:: TASK TO CARRY OUT ::
Write out each line of the entries exactly, starting at the first and finishing with the line that contains "after global routing".

Stored data
▼
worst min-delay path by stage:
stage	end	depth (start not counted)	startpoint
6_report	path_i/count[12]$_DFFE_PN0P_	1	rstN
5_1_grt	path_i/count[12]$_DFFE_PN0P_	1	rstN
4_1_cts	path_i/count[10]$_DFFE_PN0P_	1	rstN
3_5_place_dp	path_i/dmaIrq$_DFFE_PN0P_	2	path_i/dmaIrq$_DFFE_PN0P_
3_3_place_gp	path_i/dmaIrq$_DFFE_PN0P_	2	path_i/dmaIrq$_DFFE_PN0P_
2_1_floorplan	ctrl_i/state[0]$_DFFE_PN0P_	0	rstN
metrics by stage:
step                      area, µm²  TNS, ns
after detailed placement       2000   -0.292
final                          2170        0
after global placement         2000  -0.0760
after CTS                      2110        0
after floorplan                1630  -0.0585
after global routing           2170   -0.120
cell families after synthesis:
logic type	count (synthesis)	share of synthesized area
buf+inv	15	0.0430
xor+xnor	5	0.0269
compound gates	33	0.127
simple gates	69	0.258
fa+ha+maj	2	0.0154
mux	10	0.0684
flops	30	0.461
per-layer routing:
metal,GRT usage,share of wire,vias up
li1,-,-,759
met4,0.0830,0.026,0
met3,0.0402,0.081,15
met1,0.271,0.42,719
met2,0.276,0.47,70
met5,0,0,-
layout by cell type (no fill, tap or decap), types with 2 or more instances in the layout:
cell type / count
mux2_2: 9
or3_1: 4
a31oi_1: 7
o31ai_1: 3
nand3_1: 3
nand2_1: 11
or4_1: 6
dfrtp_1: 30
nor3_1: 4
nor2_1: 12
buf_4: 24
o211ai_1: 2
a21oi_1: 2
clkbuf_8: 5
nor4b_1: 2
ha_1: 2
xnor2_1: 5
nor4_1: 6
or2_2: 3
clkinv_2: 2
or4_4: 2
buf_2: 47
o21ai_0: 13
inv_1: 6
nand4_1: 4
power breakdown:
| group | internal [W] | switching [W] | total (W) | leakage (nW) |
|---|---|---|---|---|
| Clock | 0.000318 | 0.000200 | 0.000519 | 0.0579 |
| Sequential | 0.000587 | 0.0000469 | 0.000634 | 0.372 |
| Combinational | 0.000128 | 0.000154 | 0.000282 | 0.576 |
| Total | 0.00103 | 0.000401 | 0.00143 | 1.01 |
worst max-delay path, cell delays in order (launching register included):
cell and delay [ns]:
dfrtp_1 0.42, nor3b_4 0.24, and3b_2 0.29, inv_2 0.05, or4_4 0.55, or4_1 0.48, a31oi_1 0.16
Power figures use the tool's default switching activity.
<file path="src/rtl/cfg_irq_pkg.sv">
package cfg_irq_pkg;
  localparam logic OPT_ADDR  = 1'b0;
  localparam logic STAT_ADDR = 1'b1;

  typedef struct packed {
    logic optWr;
    logic pendSet;
    logic pendClr;
  } ctlStrobes_t;
endpackage

</file>
<file path="src/rtl/cfg_irq_ctrl.sv">
module cfg_irq_ctrl
  import cfg_irq_pkg::*;
#(
  parameter int WIN_CYCLES  = 64,
  parameter int SYNC_STAGES = 2
) (
  input  logic        clk,
  input  logic        rstN,
  input  logic        specialMode,
  input  logic        regAddr,
  input  logic        wrEn,
  input  logic        clrBit,
  input  logic        irqPinN,
  input  logic        edgeMode,
  output ctlStrobes_t strobes
);
  localparam int CNT_W = $clog2(WIN_CYCLES + 1);
  localparam logic [CNT_W-1:0] WIN_END = CNT_W'(WIN_CYCLES);

  logic [CNT_W-1:0]       cycleCnt;
  logic                   written;
  logic [SYNC_STAGES-1:0] syncQ;
  logic                   prevSync;
  logic                   pinSync;
  logic                   windowOpen;
  logic                   fallSeen;
  logic                   clrWrite;
  logic                   optWrite;

  // window counter, saturating at the window length
  always_ff @(posedge clk or negedge rstN) begin
    if (!rstN) cycleCnt <= '0;
    else if (cycleCnt != WIN_END) cycleCnt <= cycleCnt + 1'b1;
  end

  assign windowOpen = (cycleCnt < WIN_END) && !written;
  assign optWrite   = wrEn && (regAddr == OPT_ADDR) && (specialMode || windowOpen);

  always_ff @(posedge clk or negedge rstN) begin
    if (!rstN) written <= 1'b0;
    else if (optWrite && !specialMode) written <= 1'b1;
  end

  // pin synchronizer, idle high
  always_ff @(posedge clk or negedge rstN) begin
    if (!rstN) begin
      syncQ    <= '1;
      prevSync <= 1'b1;
    end else begin
      syncQ    <= {syncQ[SYNC_STAGES-2:0], irqPinN};
      prevSync <= syncQ[SYNC_STAGES-1];
    end
  end

  assign pinSync  = syncQ[SYNC_STAGES-1];
  assign fallSeen = prevSync && !pinSync;
  assign clrWrite = wrEn && (regAddr == STAT_ADDR) && clrBit;

  always_comb begin
    strobes.optWr = optWrite;
    if (edgeMode) begin
      strobes.pendSet = fallSeen;
      strobes.pendClr = clrWrite;
    end else begin
      strobes.pendSet = !pinSync;
      strobes.pendClr = pinSync;
    end
  end
endmodule

</file>
<file path="src/rtl/cfg_irq_dpath.sv">
module cfg_irq_dpath
  import cfg_irq_pkg::*;
#(
  parameter int             REG_W     = 8,
  parameter logic [REG_W-1:0] RESET_VAL = 8'h10,
  parameter int             EDGE_BIT  = 5
) (
  input  logic             clk,
  input  logic             rstN,
  input  ctlStrobes_t      strobes,
  input  logic             regAddr,
  input  logic [REG_W-1:0] wrData,
  input  logic             iMask,
  output logic [REG_W-1:0] rdData,
  output logic [REG_W-1:0] optQ,
  output logic             pendQ,
  output logic             edgeMode,
  output logic             irqReq
);
  always_ff @(posedge clk or negedge rstN) begin
    if (!rstN) optQ <= RESET_VAL;
    else if (strobes.optWr) optQ <= wrData;
  end

  // set wins over clear
  always_ff @(posedge clk or negedge rstN) begin
    if (!rstN) pendQ <= 1'b0;
    else if (strobes.pendSet) pendQ <= 1'b1;
    else if (strobes.pendClr) pendQ <= 1'b0;
  end

  assign edgeMode = optQ[EDGE_BIT];
  assign irqReq   = pendQ && !iMask;
  assign rdData   = (regAddr == OPT_ADDR) ? optQ : {{(REG_W-1){1'b0}}, pendQ};
endmodule

</file>
<file path="src/rtl/cfg_irq_unit.sv">
module cfg_irq_unit
  import cfg_irq_pkg::*;
#(
  parameter int WIN_CYCLES  = 64,
  parameter int SYNC_STAGES = 2,
  parameter int REG_W       = 8,
  parameter int EDGE_BIT    = 5
) (
  input  logic             clk,
  input  logic             rstN,
  input  logic             specialMode,
  input  logic             regAddr,
  input  logic             wrEn,
  input  logic [REG_W-1:0] wrData,
  output logic [REG_W-1:0] rdData,
  input  logic             irqPinN,
  input  logic             iMask,
  output logic             irqReq
);
  ctlStrobes_t      strobes;
  logic             edgeMode;
  logic [REG_W-1:0] optCur;
  logic             pendCur;

  cfg_irq_ctrl #(.WIN_CYCLES(WIN_CYCLES), .SYNC_STAGES(SYNC_STAGES)) u_ctrl (
    .clk(clk), .rstN(rstN), .specialMode(specialMode), .regAddr(regAddr),
    .wrEn(wrEn), .clrBit(wrData[0]), .irqPinN(irqPinN), .edgeMode(edgeMode),
    .strobes(strobes)
  );

  cfg_irq_dpath #(.REG_W(REG_W), .RESET_VAL(REG_W'(8'h10)), .EDGE_BIT(EDGE_BIT)) u_dp (
    .clk(clk), .rstN(rstN), .strobes(strobes), .regAddr(regAddr), .wrData(wrData),
    .iMask(iMask), .rdData(rdData), .optQ(optCur), .pendQ(pendCur),
    .edgeMode(edgeMode), .irqReq(irqReq)
  );
endmodule

</file>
▲
:: RESULT FOR THIS TASK ::
worst min-delay path by stage:
stage	end	depth (start not counted)	startpoint
6_report	path_i/count[12]$_DFFE_PN0P_	1	rstN
5_1_grt	path_i/count[12]$_DFFE_PN0P_	1	rstN
4_1_cts	path_i/count[10]$_DFFE_PN0P_	1	rstN
3_5_place_dp	path_i/dmaIrq$_DFFE_PN0P_	2	path_i/dmaIrq$_DFFE_PN0P_
3_3_place_gp	path_i/dmaIrq$_DFFE_PN0P_	2	path_i/dmaIrq$_DFFE_PN0P_
2_1_floorplan	ctrl_i/state[0]$_DFFE_PN0P_	0	rstN
metrics by stage:
step                      area, µm²  TNS, ns
after detailed placement       2000   -0.292
final                          2170        0
after global placement         2000  -0.0760
after CTS                      2110        0
after floorplan                1630  -0.0585
after global routing           2170   -0.120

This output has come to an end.